Originally Posted by
HighWind
What is meant by ’Activate the control system’?
My reading: if the system is known to have failed, it must warn of failure and fail
inactive, and not activate just-in-case it might have been needed.
Are the system not allowed to perform control based on erroneous sensor data, i.e. have to perform fault insulation? (Logical)
If the system detects erroneous sensor data and issues a warning of this, then it shouldn't activate based on that
known erroneous data. If the data isn't
known to be bad, say if it runs off one AOA sensor, then no warning and it can activate away...
Are the system not allowed to ‘Activate’ another control strategy, i.e. perform fault insulation by ‘failing silent’, and perform gracefully degradation like transitioning from Normal to Alternate mode? (Illogical)
My guess is that this is allowed provided the degradation is notified (which effectively is the "warning"), and the backup/reversion system is then assessed separately (with that assessment tempered by the likelihood of ending up in that mode - it may not need to comply to the same extent provided there is a low likelihood reversion in the first place).
Or are the system not allowed to ‘Activate’ another sensor channel, i.e. perform fault insulation by voting in another sensor, and thereby ‘Failing active’? (Illogical)

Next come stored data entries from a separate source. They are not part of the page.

`config.mk`:
```
export PLATFORM = sky130hd
export DESIGN_NAME = rx_depacketizer
export DESIGN_NICKNAME = d
export VERILOG_FILES = /design/src/rtl/rx_depacketizer.sv
export SDC_FILE = /design/constraint.sdc
export NUM_CORES = 1
export LEC_CHECK = 0
export ABC_CLOCK_PERIOD_IN_PS = 2400
export CELL_PAD_IN_SITES_DETAIL_PLACEMENT = 2
export CELL_PAD_IN_SITES_GLOBAL_PLACEMENT = 2
export CORE_MARGIN = 10
export CORE_UTILIZATION = 32
export DETAILED_ROUTE_END_ITERATION = 16
export PLACE_DENSITY = 0.86
export SLEW_MARGIN = 0
export SYNTH_ARGS = -nofsm -noshare
export SYNTH_HDL_FRONTEND = slang
export SYNTH_SLANG_ARGS = --single-unit
```
`constraint.sdc`:
```
create_clock -name clk -period 2.4 [get_ports clk]
set_input_delay 0.6 -clock clk [delete_from_list [all_inputs] [get_ports clk]]
set_output_delay 0.6 -clock clk [all_outputs]
set_load 0.01 [all_outputs]
```
`src/rtl/rx_depacketizer.sv`:
```
// BPSK packet depacketizer: training skip, length header, payload bytes.
// Optional CRC-8 trailer check enabled by defining RX_DEPKT_CRC_EN.
module rx_depacketizer #(
  parameter int TRN_SKIP  = 16,
  parameter int LEN_WIDTH = 8
) (
  input  logic                 clk,
  input  logic                 rst,
  input  logic                 clk_enable,
  input  logic                 BPSK,
  input  logic                 PD_flag,
  input  logic                 BD_flag,
  input  logic                 BD_sgn,
  output logic                 disassert_BD,
  output logic [7:0]           data_out,
  output logic                 data_vld,
  output logic [LEN_WIDTH-1:0] len_out,
  output logic                 pkt_start,
  output logic                 pkt_done,
  output logic                 pkt_err,
  output logic                 crc_ok
);

  typedef enum logic [2:0] {
    IDLE,
    TRN,
    HDR,
    PAY,
`ifdef RX_DEPKT_CRC_EN
    CRC,
`endif
    DONE
  } state_t;

`ifdef RX_DEPKT_CRC_EN
  localparam state_t POST = CRC;
`else
  localparam state_t POST = DONE;
`endif

  localparam int CMAX =
    (TRN_SKIP > LEN_WIDTH) ? TRN_SKIP :
    ((LEN_WIDTH > 8) ? LEN_WIDTH : 8);
  localparam int CW = $clog2(CMAX + 1);

  state_t               state_q;
  logic [CW-1:0]        cnt_q;
  logic [LEN_WIDTH-1:0] byte_cnt_q;
  logic [LEN_WIDTH-1:0] len_q;
  logic [6:0]           sh_q;
  logic                 armed_q;
  logic [7:0]           data_q;
  logic                 vld_q;
  logic                 start_q;
  logic                 done_q;
  logic                 err_q;
  logic                 dis_q;

  logic                 cbit;
  logic                 in_pkt;
  logic                 abort;
  logic [LEN_WIDTH-1:0] len_d;
  logic [7:0]           sh_d;

  assign cbit  = ~(BPSK ^ BD_sgn);
  assign len_d = {len_q[LEN_WIDTH-2:0], cbit};
  assign sh_d  = {sh_q, cbit};

  always_comb begin
    in_pkt = 1'b0;
    unique case (state_q)
      TRN, HDR, PAY: in_pkt = 1'b1;
`ifdef RX_DEPKT_CRC_EN
      CRC:           in_pkt = 1'b1;
`endif
      default:       in_pkt = 1'b0;
    endcase
  end

  assign abort = clk_enable & ~PD_flag & in_pkt;

`ifdef RX_DEPKT_CRC_EN
  logic [7:0] crc_calc_q;
  logic [7:0] crc_calc_d;
  logic [6:0] crc_rx_q;
  logic [7:0] crc_rx_d;
  logic       crc_ok_q;

  // Bit-serial CRC-8, poly 0x07, MSB first.
  assign crc_calc_d = {crc_calc_q[6:0], 1'b0}
                    ^ ((crc_calc_q[7] ^ cbit) ? 8'h07 : 8'h00);
  assign crc_rx_d   = {crc_rx_q, cbit};
  assign crc_ok     = crc_ok_q;

  always_ff @(posedge clk or posedge rst) begin
    if (rst) begin
      crc_calc_q <= '0;
      crc_rx_q   <= '0;
      crc_ok_q   <= 1'b0;
    end else if (clk_enable && !abort) begin
      unique case (state_q)
        IDLE: crc_calc_q <= '0;
        HDR, PAY: crc_calc_q <= crc_calc_d;
        CRC: begin
          crc_rx_q <= crc_rx_d[6:0];
          if (cnt_q == CW'(7))
            crc_ok_q <= (crc_rx_d == crc_calc_q);
        end
        default: ;
      endcase
    end
  end
`else
  assign crc_ok = 1'b1;
`endif

  always_ff @(posedge clk or posedge rst) begin
    if (rst) begin
      state_q    <= IDLE;
      cnt_q      <= '0;
      byte_cnt_q <= '0;
      len_q      <= '0;
      sh_q       <= '0;
      armed_q    <= 1'b1;
      data_q     <= '0;
      vld_q      <= 1'b0;
      start_q    <= 1'b0;
      done_q     <= 1'b0;
      err_q      <= 1'b0;
      dis_q      <= 1'b0;
    end else begin
      vld_q   <= 1'b0;
      start_q <= 1'b0;
      done_q  <= 1'b0;
      err_q   <= 1'b0;
      dis_q   <= 1'b0;
      if (abort) begin
        err_q   <= 1'b1;
        dis_q   <= 1'b1;
        cnt_q   <= '0;
        armed_q <= 1'b0;
        state_q <= IDLE;
      end else if (clk_enable) begin
        unique case (state_q)
          IDLE: begin
            // Re-arm only after the boundary flag has dropped.
            if (!BD_flag)
              armed_q <= 1'b1;
            if (armed_q && BD_flag && PD_flag) begin
              armed_q    <= 1'b0;
              cnt_q      <= '0;
              byte_cnt_q <= '0;
              state_q    <= (TRN_SKIP == 0) ? HDR : TRN;
            end
          end
          TRN: begin
            if (int'(cnt_q) == TRN_SKIP - 1) begin
              cnt_q   <= '0;
              state_q <= HDR;
            end else begin
              cnt_q <= cnt_q + 1'b1;
            end
          end
          HDR: begin
            len_q <= len_d;
            if (int'(cnt_q) == LEN_WIDTH - 1) begin
              cnt_q   <= '0;
              start_q <= 1'b1;
              state_q <= (len_d != '0) ? PAY : POST;
            end else begin
              cnt_q <= cnt_q + 1'b1;
            end
          end
          PAY: begin
            sh_q <= sh_d[6:0];
            if (cnt_q == CW'(7)) begin
              cnt_q      <= '0;
              data_q     <= sh_d;
              vld_q      <= 1'b1;
              byte_cnt_q <= byte_cnt_q + 1'b1;
              if (byte_cnt_q == len_q - 1'b1)
                state_q <= POST;
            end else begin
              cnt_q <= cnt_q + 1'b1;
            end
          end
`ifdef RX_DEPKT_CRC_EN
          CRC: begin
            if (cnt_q == CW'(7)) begin
              cnt_q   <= '0;
              state_q <= DONE;
            end else begin
              cnt_q <= cnt_q + 1'b1;
            end
          end
`endif
          DONE: begin
            done_q  <= 1'b1;
            dis_q   <= 1'b1;
            state_q <= IDLE;
          end
          default: state_q <= IDLE;
        endcase
      end
    end
  end

  assign data_out     = data_q;
  assign data_vld     = vld_q;
  assign len_out      = len_q;
  assign pkt_start    = start_q;
  assign pkt_done     = done_q;
  assign pkt_err      = err_q;
  assign disassert_BD = dis_q;

endmodule
```
==> impl_metrics.json <==
{
  "layout.nets": 301,
  "max-vdd-ir-drop_mv": 0.3223,
  "htreeDepth": 2,
  "firstDrtPassIters": 4,
  "ys_async_sr_fraction_pct": 100.0,
  "routed-via-count": 1988,
  "insertion_delay_ns": 0.31,
  "floorplan.rows": 31,
  "final_global_route_overflow_total": 0,
  "count_of_flip_flops_with_a_built_in_enable_after_synthesis": 0,
  "placeableCoreArea_mm2": 0.007214,
  "synth_area_mm2": 0.002359,
  "fin_total_pwr_mw": 3.200,
  "status": "finished, final reports clean",
  "timing.critical_path.from_type": "flop",
  "critical_path_peak_fanout": 2,
  "drive_above_1_share_pct": 34.83,
  "rsz0062_at_grt": "true",
  "wl_um": 7934,
  "worst_setup_path_end_kind": "flop",
  "cts_root_buf": "clkbuf_8",
  "cts_buffers": 5,
  "mostFrequentLayoutCells": "43 x dfrtp_1, 43 x buf_4, 27 x clkdlybuf4s50_1",
  "top_flip_flop_cell_by_instance_count_after_synthesis": "dfrtp_1",
  "port_buffers": 27,
  "fin_crit_ns": 2.387,
  "floorplan.die.width_um": 105.9,
  "worst_slew_margin_rel_pct": 65.85,
  "fin_crit_sh_pct": 99.47,
  "power.leakage_nw": 1.448,
  "r2r_cell_count": 7,
  "wl_per_cell_um": 20.40,
  "nets_in_the_synthesized_netlist": 233,
  "place_congestion": 0.8102,
  "cts.sink_count": 45,
  "worstPathRequired_ns": 2.58,
  "post_dp_cell_area_mm2": 0.002979,
  "timing.final.hold_violations": 0,
  "final_cell_area_mm2": 0.003223,
  "drv_cap": 0,
  "reg_to_reg_critical_path_endpoint": "state_q[2]$_DFFE_PP0P_",
  "critPathKind": "flop to flop",
  "drt_drc_violations_left": 0,
  "maxSlewViolCount": 0,
  "cts-root-to-sink-buffers": 2,
  "postSynthRegisterBits": 45,
  "antenna_found_initial": 0,
  "holdPathStages": 1,
  "post_synthesis_mean_instance_area_um2": 10.67,
  "setup_viol": 0,
  "seq_area_frac_synth_pct": 47.80,
  "reg2reg_from": "len_out[0]$_DFFE_PP0P_",
  "crit_arrival_ns": 2.57,
  "yosysWarnings": 0,
  "pwr_density_cell_mw_per_mm2": 992.9,
  "least_margin_pin_slew_ns": 0.5111,
  "hold_path_class": "flop to flop",
  "tritoncts": "yes",
  "floorplan.die_area_mm2": 0.01120,
  "hold_end": "data_out[7]$_DFFE_PP0P_",
  "drt_first_iter_violations": 38,
  "synth.distinct_cells": 52,
  "dp_hpwl_um": 5958,
  "grt_pass1_vias": 2270,
  "maximum_number_of_pins_on_one_net_before_global_route_repair": 17,
  "viasPerCell": 5.111,
  "grt_usage_pct": 14.21,
  "die-height_um": 105.9,
  "postCtsHoldBufs": 0,
  "floorplan.initialDensity_pct": 32.69,
  "holdCritStartpoint": "data_out[7]$_DFFE_PP0P_",
  "cts.clk_slew.worst_paths_ns": 0.10,
  "max_freq_mhz": 418.9,
  "finalClockSkew_ns": 0.01502,
  "insertedDiodeCount": 0,
  "grt_pass1_wl_um": 12900,
  "syn2layout_area_growth_pct": 36.66,
  "worst-r2r-setup-slack_ns": 0.01,
  "ios": 29,
  "syn_inst": 221,
  "detail_route_antenna_nets": 0
}
[metrics by stage]
stage / setup TNS, ns / utilization (%) / instances / setup WS [ns] / hold slack, ns
floorplan: 0 / - / 221 / 0.001592 / 0.4749
global placement: -0.08174 / 41.29 / 374 / -0.08174 / 0.4878
detailed placement: -0.6764 / 41.29 / 374 / -0.2350 / 0.5029
CTS: 0 / 43.48 / 385 / 0.02330 / 0.5268
global route: -0.06538 / 44.68 / 389 / -0.04969 / 0.5542
finish: 0 / 44.68 / 389 / 0.01269 / 0.5191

Based on what existing systems do, voting out an anomalous sensor may not require a warning - that is the point of redundant systems. There may be a maintenance warning of some sort so that it is known that redundancy has been lost and something needs fixing to restore it... and not leaving unfixed until the next one fails (see e.g. Australian report on 9M-MRG). Of course when you get common-mode or byzantine failure and multiple sensors are voted out or the voting system decides it doesn't know what to trust,
then you should be right back to giving a failure warning and failing inactive (in the case of a stability augmentation system).